TiFlash Alert Rules
This document introduces the alert rules of the TiFlash cluster.
TiFlash_schema_error
Alert rule:
increase(tiflash_schema_apply_count{type="failed"}[15m]) > 0
Description:
When the schema apply error occurs, an alert is triggered.
Solution:
The error might be caused by some wrong logic. Get support from PingCAP or the community.
TiFlash_schema_apply_duration
Alert rule:
histogram_quantile(0.99, sum(rate(tiflash_schema_apply_duration_seconds_bucket[1m])) BY (le, instance)) > 20
Description:
When the probability that the apply duration exceeds 20 seconds is over 99%, an alert is triggered.
Solution:
It might be caused by the internal problems of the TiFlash storage engine. Get support from PingCAP or the community.
TiFlash_raft_read_index_duration
Alert rule:
histogram_quantile(0.99, sum(rate(tiflash_raft_read_index_duration_seconds_bucket[1m])) BY (le, instance)) > 3
Description:
When the probability that the read index duration exceeds 3 seconds is over 99%, an alert is triggered.
Solution:
The frequent retries might be caused by frequent splitting or migration of the TiKV cluster. You can check the TiKV cluster status to identify the retry reason.

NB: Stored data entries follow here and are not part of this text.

From an optimization exercise on the open Yosys and OpenROAD flow, aimed at small area; shortcuts taken in it are not production practice.
At most, simulation tests tie the RTL to the original design; equivalence was not proved.

## vig_permcore
module vig_permcore (
    input  wire       clk,
    input  wire       rst,         
    input  wire       in_valid,
    input  wire [1:0] in_op,       
    input  wire [7:0] in_data,
    input  wire [7:0] in_key,
    output wire       in_ready,
    output reg        out_valid,
    output wire [7:0] out_data,
    input  wire       out_ready,
    output reg        pvalid
);
    localparam OP_SEED      = 2'd0;
    localparam OP_SEED_LAST = 2'd1;
    localparam OP_ENC       = 2'd2;
    localparam OP_DEC       = 2'd3;
    function automatic [31:0] add;
        input [31:0] a;
        input [31:0] b;
        input        cin;
        integer n;
        reg c;
        begin
            c = cin;
            for (n = 0; n < 32; n = n + 1) begin
                add[n] = a[n] ^ b[n] ^ c;
                c = (a[n] & b[n]) | (a[n] & c) | (b[n] & c);
            end
        end
    endfunction
    reg        busy;        
    reg        start;       
    reg        fin;         
    reg        bld;         
    reg        bwd;         
    reg        hashing;     
    reg        hs2;         
    reg [15:0] h;           
    reg [15:0] s0;          
    reg [15:0] sf;          
    reg [7:0]  k;           
    reg [1:0]  ph;          
    reg [7:0]  r;           
    reg [7:0]  p;           
    reg [7:0]  key;         
    wire [15:0] s = (bwd ^ start) ? s0 : sf;
    assign in_ready = !busy && !hs2 && (!out_valid || out_ready);
    wire in_fire  = in_valid && in_ready && !rst;
    wire out_fire = out_valid && out_ready;
    assign out_data = p;
    wire [15:0] hh     = hashing ? h : 16'd5381;
    wire [31:0] h_sum  = add({16'd0, hh}, hs2 ? {24'd0, key} : {11'd0, hh, 5'd0}, 1'b0);
    wire [15:0] h_next = h_sum[15:0];
    wire        fw  = !bwd;
    wire [31:0] a1  = add({14'd0, s, fw ? 2'b11 : 2'b01}, {16'd0, s} ^ {32{bwd}}, 1'b1);
    wire [31:0] a2  = add({9'd0, a1[18:0], fw ? 4'b1110 : 4'b0011}, {13'd0, a1[18:0]} ^ {32{fw}}, fw);
    wire [31:0] gw  = add({6'd0, a2[21:0], 4'b1110}, {10'd0, a2[21:0]}, 1'b0);
    wire [15:0] mc  = bwd ? {gw[8:0], 6'b111111, gw[25]} : a2[15:0];
    wire [15:0] mb  = bwd ? gw[24:9] : {9'd0, a2[22:16]};
    wire [31:0] md  = add({16'd0, mc}, ~{16'd0, mb}, 1'b1);
    wire [31:0] mr  = add({16'd0, md[15:0]}, 32'd0, md[16]);               
  ...
For scale: ~33 I/O pins, about 8500 um^2 of cells after synthesis.
==> module vig_permcore, before the edit <==
module vig_permcore (
    input  wire       clk,
    input  wire       rst,         
    input  wire       in_valid,
    input  wire [1:0] in_op,       
    input  wire [7:0] in_data,
    input  wire [7:0] in_key,
    output wire       in_ready,
    output reg        out_valid,
    output wire [7:0] out_data,
    input  wire       out_ready,
    output reg        pvalid
);
    localparam OP_SEED      = 2'd0;
    localparam OP_SEED_LAST = 2'd1;
    localparam OP_ENC       = 2'd2;
    localparam OP_DEC       = 2'd3;
    function automatic [31:0] add;
        input [31:0] a;
        input [31:0] b;
        input        cin;
        integer n;
        reg c;
        begin
            c = cin;
            for (n = 0; n < 32; n = n + 1) begin
                add[n] = a[n] ^ b[n] ^ c;
                c = (a[n] & b[n]) | (a[n] & c) | (b[n] & c);
            end
        end
    endfunction
    reg        busy;        
    reg        start;       
    reg        fin;         
    reg        bld;         
    reg        bwd;         
    reg        hashing;     
    reg        hs2;         
    reg [15:0] h;           
    reg [15:0] s0;          
    reg [15:0] sf;          
    reg [7:0]  k;           
    reg [1:0]  ph;          
    reg [7:0]  r;           
    reg [7:0]  p;           
    reg [7:0]  key;         
    wire [15:0] s = (bwd ^ start) ? s0 : sf;
    assign in_ready = !busy && !hs2 && (!out_valid || out_ready);
    wire in_fire  = in_valid && in_ready && !rst;
    wire out_fire = out_valid && out_ready;
    assign out_data = p;
    wire [15:0] hh     = hashing ? h : 16'd5381;
    wire [31:0] h_sum  = add({16'd0, hh}, hs2 ? {24'd0, key} : {11'd0, hh, 5'd0}, 1'b0);
    wire [15:0] h_next = h_sum[15:0];
    wire        fw  = !bwd;
    wire [31:0] a1  = add({14'd0, s, fw ? 2'b11 : 2'b01}, {16'd0, s} ^ {32{bwd}}, 1'b1);
    wire [31:0] a2  = add({9'd0, a1[18:0], fw ? 4'b1110 : 4'b0011}, {13'd0, a1[18:0]} ^ {32{fw}}, fw);
    wire [31:0] gw  = add({6'd0, a2[21:0], 4'b1110}, {10'd0, a2[21:0]}, 1'b0);
    wire [15:0] mc  = bwd ? {gw[8:0], 6'b111111, gw[25]} : a2[15:0];
    wire [15:0] mb  = bwd ? gw[24:9] : {9'd0, a2[22:16]};
    wire [31:0] md  = add({16'd0, mc}, ~{16'd0, mb}, 1'b1);
    wire [31:0] mr  = add({16'd0, md[15:0]}, 32'd0, md[16]);               
    wire [15:0] sn  = mr[15:0];
    wire [7:0]  byt  = (bwd && ph[1]) ? key : s[7:0];
    wire [3:0]  nib  = ph[0] ? byt[3:0] : byt[7:4];
    wire        big  = (k[7:4] != 4'd0) || (k[3:0] == 4'hf);    
    wire [7:0]  r_in = (ph == 2'd0) ? 8'd0 : (ph == 2'd1 && big) ? {4'd0, byt[7:4]} : r;
    reg  [7:0]  q;
    reg  [31:0] t;
    integer b;
    always @* begin
        q = r_in;
        for (b = 3; b >= 0; b = b - 1) begin
            t = add({23'd0, q, nib[b]}, {23'd0, 1'b1, ~k}, 1'b0);    
            q = t[9] ? t[7:0] : {q[6:0], nib[b]};
        end
    end
    wire [7:0] j    = q;
    wire       hit  = (p == k) || (p == j);
    wire [7:0] p_tr = hit ? (p ^ k ^ j) : p;
    wire [31:0] pk  = add({24'd0, p}, {24'd0, key ^ {8{!bwd}}}, !bwd);   
    wire last_ph = (ph == 2'd3);
    wire k_end   = bwd ? (k == 8'd255) : (k == 8'd1);
    wire [7:0] k_nx = bwd ? k + 8'd1 : k - 8'd1;
    always @(posedge clk)
        r <= q;
    always @(posedge clk) begin
        if (rst) begin
            busy      <= 1'b0;
            start     <= 1'b0;
            fin       <= 1'b0;
            hashing   <= 1'b0;
            hs2       <= 1'b0;
            pvalid    <= 1'b0;
            out_valid <= 1'b0;
        end else begin
            if (out_fire) out_valid <= 1'b0;
            if (hs2) begin
                hs2 <= 1'b0;
                if (busy) begin
                    s0      <= h_next;
                    hashing <= 1'b0;
                    start   <= 1'b1;
                end else
                    h <= h_next;
            end
            if (in_fire) begin
                if (in_op[1] == 1'b0) begin
                    h       <= h_next;
                    hashing <= 1'b1;
                    key     <= in_data;
                    hs2     <= 1'b1;
                end
                if (in_op != OP_SEED) begin
                    busy  <= 1'b1;
                    start <= (in_op != OP_SEED_LAST);
                    bld   <= (in_op == OP_SEED_LAST);
                    bwd   <= (in_op == OP_ENC);
                    k     <= (in_op == OP_ENC) ? 8'd1 : 8'd255;
                    ph    <= (in_op == OP_ENC) ? 2'd0 : 2'd1;
                    p     <= in_data;
                    if (in_op[1]) key <= in_key;
                end
            end
            if (start) begin
                start <= 1'b0;
                if (bwd) begin
                    s0  <= sn;
                    key <= s[7:0];
                    p   <= pk[7:0];
                end else
                    sf  <= sn;
            end else if (fin) begin
                fin  <= 1'b0;
                busy <= 1'b0;
                if (bld) begin
                    pvalid <= 1'b1;
                end else begin
                    out_valid <= 1'b1;
                    if (!bwd) p <= pk[7:0];
                end
            end else if (busy && !hs2) begin
                ph <= ph + 2'd1;
                if (ph[0] && !(last_ph && k_end)) begin
                    if (bwd) s0 <= sn;
                    else     sf <= sn;
                end
                if (bwd && last_ph) key <= s[7:0];
                if (last_ph) begin
                    p <= p_tr;
                    if (k_end)
                        fin <= 1'b1;
                    else begin
                        k  <= k_nx;
                        ph <= (k_nx[7:4] != 4'd0 || k_nx[3:0] == 4'hf) ? 2'd1 : 2'd0;
                    end
                end
            end
        end
    end
endmodule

TiFlash_raft_wait_index_duration
Alert rule:
histogram_quantile(0.99, sum(rate(tiflash_raft_wait_index_duration_seconds_bucket[1m])) BY (le, instance)) > 2
Description:
When the probability that the waiting time for Region Raft Index in TiFlash exceeds 2 seconds is over 99%, an alert is triggered.
Solution:
It might be caused by a communication error between TiKV and the proxy. Get support from PingCAP or the community.